**Required work**
With both ends included, transcribe exactly the records below from their first line to the line that contains "diodes | 2 | 0.01998".

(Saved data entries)
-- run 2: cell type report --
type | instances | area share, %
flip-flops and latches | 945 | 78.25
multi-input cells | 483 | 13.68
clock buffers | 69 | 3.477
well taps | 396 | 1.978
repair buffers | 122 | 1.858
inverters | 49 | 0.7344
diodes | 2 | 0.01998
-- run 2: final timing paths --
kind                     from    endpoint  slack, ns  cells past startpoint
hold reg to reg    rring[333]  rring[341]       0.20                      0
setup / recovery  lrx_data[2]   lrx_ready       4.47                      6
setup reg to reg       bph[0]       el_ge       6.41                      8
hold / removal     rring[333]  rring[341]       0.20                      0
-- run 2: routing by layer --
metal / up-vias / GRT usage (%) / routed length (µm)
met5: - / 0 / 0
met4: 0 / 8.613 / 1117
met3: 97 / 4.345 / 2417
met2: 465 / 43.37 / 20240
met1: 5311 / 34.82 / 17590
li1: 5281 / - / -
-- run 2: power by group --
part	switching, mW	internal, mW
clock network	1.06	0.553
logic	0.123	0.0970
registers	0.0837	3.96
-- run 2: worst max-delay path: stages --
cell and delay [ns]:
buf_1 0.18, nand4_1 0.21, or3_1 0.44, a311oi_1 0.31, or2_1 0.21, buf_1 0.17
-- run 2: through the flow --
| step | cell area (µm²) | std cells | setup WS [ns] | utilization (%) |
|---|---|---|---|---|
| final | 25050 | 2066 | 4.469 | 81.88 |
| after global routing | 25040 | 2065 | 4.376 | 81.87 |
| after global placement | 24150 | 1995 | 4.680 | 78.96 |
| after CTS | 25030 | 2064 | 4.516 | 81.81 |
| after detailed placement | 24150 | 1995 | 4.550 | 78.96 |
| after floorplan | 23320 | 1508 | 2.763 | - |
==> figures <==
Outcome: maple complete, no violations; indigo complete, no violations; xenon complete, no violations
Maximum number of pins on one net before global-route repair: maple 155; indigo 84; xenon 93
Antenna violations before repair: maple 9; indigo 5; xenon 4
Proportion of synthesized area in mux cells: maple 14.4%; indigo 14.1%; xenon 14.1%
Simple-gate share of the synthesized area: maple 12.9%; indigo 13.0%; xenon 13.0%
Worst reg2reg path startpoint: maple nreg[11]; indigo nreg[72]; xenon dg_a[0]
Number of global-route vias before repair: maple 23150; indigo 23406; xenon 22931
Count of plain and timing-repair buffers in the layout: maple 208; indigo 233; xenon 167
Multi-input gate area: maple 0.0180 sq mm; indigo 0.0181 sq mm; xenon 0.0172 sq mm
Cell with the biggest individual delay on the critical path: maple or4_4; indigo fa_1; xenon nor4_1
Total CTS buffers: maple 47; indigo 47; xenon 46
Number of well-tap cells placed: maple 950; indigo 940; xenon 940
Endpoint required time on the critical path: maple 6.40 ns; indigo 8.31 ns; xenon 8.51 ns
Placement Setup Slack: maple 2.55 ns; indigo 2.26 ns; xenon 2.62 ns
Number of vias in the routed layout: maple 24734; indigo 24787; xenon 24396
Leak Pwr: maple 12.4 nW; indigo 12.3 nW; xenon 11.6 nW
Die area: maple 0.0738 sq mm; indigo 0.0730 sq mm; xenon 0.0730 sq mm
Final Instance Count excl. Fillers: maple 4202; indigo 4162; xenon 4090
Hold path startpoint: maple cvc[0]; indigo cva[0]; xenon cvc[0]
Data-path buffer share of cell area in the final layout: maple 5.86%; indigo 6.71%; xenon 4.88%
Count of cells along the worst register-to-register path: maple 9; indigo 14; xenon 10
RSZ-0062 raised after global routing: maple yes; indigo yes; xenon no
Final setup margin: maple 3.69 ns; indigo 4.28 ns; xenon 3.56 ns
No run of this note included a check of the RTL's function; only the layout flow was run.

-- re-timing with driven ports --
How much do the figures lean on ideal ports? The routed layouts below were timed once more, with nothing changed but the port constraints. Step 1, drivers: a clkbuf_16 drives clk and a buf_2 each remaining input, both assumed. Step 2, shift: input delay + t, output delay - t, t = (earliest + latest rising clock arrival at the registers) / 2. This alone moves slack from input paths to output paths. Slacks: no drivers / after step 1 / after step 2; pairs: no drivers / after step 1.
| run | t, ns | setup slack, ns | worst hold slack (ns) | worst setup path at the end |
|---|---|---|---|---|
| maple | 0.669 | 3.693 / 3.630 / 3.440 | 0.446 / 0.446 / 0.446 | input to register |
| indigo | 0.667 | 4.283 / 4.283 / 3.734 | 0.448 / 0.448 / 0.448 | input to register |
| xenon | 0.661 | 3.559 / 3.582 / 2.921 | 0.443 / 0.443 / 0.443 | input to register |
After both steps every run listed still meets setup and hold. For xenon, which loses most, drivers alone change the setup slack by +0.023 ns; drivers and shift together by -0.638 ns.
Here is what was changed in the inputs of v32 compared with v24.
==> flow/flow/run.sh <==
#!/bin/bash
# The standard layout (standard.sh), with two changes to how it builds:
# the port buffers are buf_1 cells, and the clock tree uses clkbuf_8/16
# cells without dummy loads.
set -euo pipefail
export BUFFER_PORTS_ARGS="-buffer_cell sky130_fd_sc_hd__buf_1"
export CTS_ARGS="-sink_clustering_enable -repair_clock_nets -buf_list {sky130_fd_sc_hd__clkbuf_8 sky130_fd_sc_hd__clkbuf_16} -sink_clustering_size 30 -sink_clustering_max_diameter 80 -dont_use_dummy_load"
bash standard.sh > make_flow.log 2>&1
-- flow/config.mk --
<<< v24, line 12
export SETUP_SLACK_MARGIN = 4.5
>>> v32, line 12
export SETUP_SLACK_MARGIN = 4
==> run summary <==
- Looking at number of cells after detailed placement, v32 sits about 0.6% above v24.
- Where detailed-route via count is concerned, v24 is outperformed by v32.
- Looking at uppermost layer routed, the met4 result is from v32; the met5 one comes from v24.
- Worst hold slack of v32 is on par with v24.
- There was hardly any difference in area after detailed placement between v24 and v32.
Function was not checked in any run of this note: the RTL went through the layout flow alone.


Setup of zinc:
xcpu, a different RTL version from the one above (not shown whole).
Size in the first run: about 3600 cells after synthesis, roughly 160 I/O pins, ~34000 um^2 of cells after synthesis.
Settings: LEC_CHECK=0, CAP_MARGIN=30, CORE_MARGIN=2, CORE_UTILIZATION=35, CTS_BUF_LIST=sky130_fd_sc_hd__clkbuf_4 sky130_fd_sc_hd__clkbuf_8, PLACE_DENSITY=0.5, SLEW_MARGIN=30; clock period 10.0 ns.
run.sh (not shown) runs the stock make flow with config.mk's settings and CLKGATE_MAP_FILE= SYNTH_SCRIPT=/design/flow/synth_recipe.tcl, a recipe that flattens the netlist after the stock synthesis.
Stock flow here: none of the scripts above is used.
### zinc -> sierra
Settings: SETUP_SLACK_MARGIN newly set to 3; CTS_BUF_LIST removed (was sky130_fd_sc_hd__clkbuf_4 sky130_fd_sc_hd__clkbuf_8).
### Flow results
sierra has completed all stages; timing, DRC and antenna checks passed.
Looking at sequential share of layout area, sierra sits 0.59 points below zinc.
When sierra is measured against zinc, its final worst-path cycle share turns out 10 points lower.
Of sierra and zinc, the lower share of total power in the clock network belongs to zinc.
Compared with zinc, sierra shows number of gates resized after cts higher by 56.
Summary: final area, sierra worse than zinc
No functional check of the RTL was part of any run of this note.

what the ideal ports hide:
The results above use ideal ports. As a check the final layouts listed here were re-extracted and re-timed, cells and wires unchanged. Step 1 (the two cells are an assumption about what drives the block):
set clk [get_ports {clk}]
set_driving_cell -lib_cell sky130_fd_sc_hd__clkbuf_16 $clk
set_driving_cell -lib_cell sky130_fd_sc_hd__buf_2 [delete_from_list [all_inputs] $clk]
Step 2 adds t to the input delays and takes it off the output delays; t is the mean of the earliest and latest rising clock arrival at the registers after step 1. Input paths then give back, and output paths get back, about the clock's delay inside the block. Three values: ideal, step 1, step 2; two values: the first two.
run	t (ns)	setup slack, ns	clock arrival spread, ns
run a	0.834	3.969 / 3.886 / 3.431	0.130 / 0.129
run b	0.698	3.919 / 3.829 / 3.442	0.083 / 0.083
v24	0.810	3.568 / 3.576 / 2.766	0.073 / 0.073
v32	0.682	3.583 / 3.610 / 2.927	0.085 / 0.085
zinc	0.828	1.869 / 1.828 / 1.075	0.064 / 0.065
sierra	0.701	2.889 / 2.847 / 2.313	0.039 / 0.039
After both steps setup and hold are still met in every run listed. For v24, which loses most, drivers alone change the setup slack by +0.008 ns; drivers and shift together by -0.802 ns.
What follows belongs to an exercise in optimizing a design on an open flow for small area, a short achievable clock period and few clock cycles per item; a production flow would make more cautious choices. RTL that was checked went through simulation tests only; none was proved equivalent to the original.

Setup of JK:
==> module p286_tmds_ser, before the edit <==
module p286_tmds_ser (
    input  wire        clk,
    input  wire        rst,         
    input  wire        in_valid,
    output wire        in_ready,
    input  wire        in_ctl,      
    input  wire        in_hsync,    
    input  wire        in_vsync,    
    input  wire [23:0] in_rgb,      
    output wire        out_valid,
    output wire [5:0]  out_unit
);
    reg  [4:0] t_q;         
    reg        run_q;       
    reg        rdy_q;       
    reg        last_q;      
    reg        ov_q;        
    reg        pix_q;       
    reg        m0_q;        
    reg        m9_q;        
    reg  [9:0] ring_q [0:2];
    reg  [2:0] inv_q;
    reg  [2:0] o_q;
    wire accept = in_valid && rdy_q;
    wire t0    = (t_q == 5'd0);
    wire pass1 = (t_q >= 5'd1) && (t_q <= 5'd10);
    wire t9    = (t_q == 5'd9);
    wire t10   = (t_q == 5'd10);
    wire k354  = (t_q == 5'd3) || (t_q == 5'd5) || (t_q == 5'd7) || (t_q == 5'd9) || (t_q == 5'd10);
    always @(posedge clk) begin
        if (rst) begin
            run_q  <= 1'b0;
            t_q    <= 5'd0;
            rdy_q  <= 1'b1;
            last_q <= 1'b0;
            ov_q   <= 1'b0;
        end else begin
            run_q  <= accept || (run_q && t_q != 5'd19);
            t_q    <= (!accept && run_q && t_q != 5'd19) ? t_q + 5'd1 : 5'd0;
            rdy_q  <= !accept && (!run_q || t_q == 5'd18 || t_q == 5'd19);
            last_q <= run_q && t_q == 5'd19;
            ov_q   <= (run_q && !t0) || last_q;
        end
    end
    always @(posedge clk) begin
        if (rdy_q) begin
            pix_q <= !in_ctl;
            m0_q  <= !in_hsync;
            m9_q  <= in_hsync ^ in_vsync;
        end
    end
    genvar c;
    generate
        for (c = 0; c < 3; c = c + 1) begin : ch
            wire [9:0] r = ring_q[c];
            wire [7:0] din = in_rgb[8*c +: 8];
            wire a1 = r[2], a2 = r[3], a3 = r[4], a4 = r[5], a5 = r[6], a6 = r[7], a7 = r[8];
            wire c1 = (a1 & a2) | (a1 & a3) | (a2 & a3);
            wire c2 = (a4 & a5) | (a4 & a6) | (a5 & a6);
            wire s1 = a1 ^ a2 ^ a3;
            wire s2 = a4 ^ a5 ^ a6;
            wire c3 = (s1 & s2) | (s1 & a7) | (s2 & a7);
            wire maj = (c1 & c2) | (c1 & c3) | (c2 & c3);
            wire inv = inv_q[c];
            wire fbp = t0 ? 1'b1 : t9 ? inv : t10 ? !inv : (r[9] ^ r[0] ^ inv);
            wire mk  = (c == 0) ? (t10 ? m9_q : m0_q) : 1'b0;
            wire fbc = k354 ^ mk;
            wire fb  = pix_q ? fbp : fbc;
            always @(posedge clk) begin
                if (rdy_q)
                    ring_q[c] <= {fb, din, r[1]};
                else
                    ring_q[c] <= {fb, r[9:1]};
                if (t0)
                    inv_q[c] <= maj;
                o_q[c] <= pass1 ? (fb ^ pix_q) : r[0];
            end
        end
    endgenerate
    assign in_ready  = rdy_q;
    assign out_valid = ov_q;
    assign out_unit  = {~o_q[2], o_q[2], ~o_q[1], o_q[1], ~o_q[0], o_q[0]};
endmodule
Settings: LEC_CHECK=0, CAP_MARGIN=20, CORE_MARGIN=2, CORE_UTILIZATION=40, SETUP_SLACK_MARGIN=3.0, SLEW_MARGIN=20; clock period 5.0 ns.
standard.sh (not shown) runs the stock make flow with config.mk's settings and CLKGATE_MAP_FILE= SYNTH_SCRIPT=/design/flow/synth_recipe.tcl, a recipe that flattens the netlist after the stock synthesis.
==> flow/flow/run.sh <==
#!/bin/bash
export BUFFER_PORTS_ARGS="-buffer_cell sky130_fd_sc_hd__buf_1"
bash standard.sh > standard.log 2>&1
Testbench counts of JK, summed over its fixed seeds: cycles 48,024, items 2,400.
This is an optimization exercise on Yosys and OpenROAD, whose aim is small area, not a production implementation. Only simulation tests tie the RTL to the original design; equivalence was not proved. Power and IR drop assume default switching activity.

Setup of the previous run:
## ir_timing_engine
module ir_timing_engine (
    input  wire        clk,
    input  wire        rst,
    input  wire        cmd_valid,
    input  wire [7:0]  cmd,
    input  wire [31:0] op_a,
    input  wire [31:0] op_b,
    output reg         rsp_valid,
    output wire [3:0]  rsp_status,
    output reg  [31:0] rsp_data,
    output wire        carrier_en,
    output wire        line_level,
    output wire        rx_listen
);
    localparam [1:0] RX_IDLE = 2'd0;
    localparam [1:0] RX_HEAD = 2'd1;
    localparam [1:0] RX_WAIT = 2'd2;
    reg [31:0] cfg_start, cfg_short, cfg_long, cfg_gap, cfg_idle, cfg_tol;
    reg [5:0]  packet_bits;
    reg        has_checksum;
    reg        active_level;
    reg        config_valid;
    reg        tx_armed;
    reg        tx_in_gap;
    reg        tx_first;         
    reg        tx_lastbit;       
    reg [5:0]  tx_remaining;
    reg [31:0] tx_buffer;
    reg [31:0] tx_last_time;
    reg        tx_buffer_set;    
    reg        tx_last_set;      
    reg        carrier;
    reg [1:0]  rx_state;
    reg [31:0] rx_packet;
    reg [5:0]  rx_bits;
    reg [31:0] rx_start_time;
    reg [31:0] rx_timeout;
    reg [31:0] rx_last_accept;
    reg        rx_set;           
    reg        faulted;
    reg [2:0]  fault_code;
    reg [2:0]  rsp_st;
    assign rsp_status = {1'b0, rsp_st};
    assign carrier_en = carrier;
    assign line_level = active_level;
    assign rx_listen  = rx_state[1];
    wire [3:0] op = cmd[3:0];
    wire [3:0] hi = cmd[7:4];
    wire hi0 = (hi == 4'd0);
    wire is_nop = (op == 4'd0);
    wire is_wr  = (op == 4'd1);
    wire is_cmt = (op == 4'd2);
    wire is_arm = (op == 4'd3);
    wire is_tck = (op == 4'd4);
  ...
clock: 10.0 ns
lec_check: 0
abc_area: 1
cap_margin: 20
core_margin: 2
core_utilization: 40
cts_buf_list: sky130_fd_sc_hd__clkbuf_8
cts_cluster_size: 24
slew_margin: 20
run.sh (not shown) runs the stock make flow with config.mk's settings and CLKGATE_MAP_FILE= SYNTH_SCRIPT=/design/flow/synth_recipe.tcl, a recipe that flattens the netlist after the stock synthesis.
The previous run: flow completed, timing, DRC and antenna clean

**Reply to the exercise**
-- run 2: cell type report --
type | instances | area share, %
flip-flops and latches | 945 | 78.25
multi-input cells | 483 | 13.68
clock buffers | 69 | 3.477
well taps | 396 | 1.978
repair buffers | 122 | 1.858
inverters | 49 | 0.7344
diodes | 2 | 0.01998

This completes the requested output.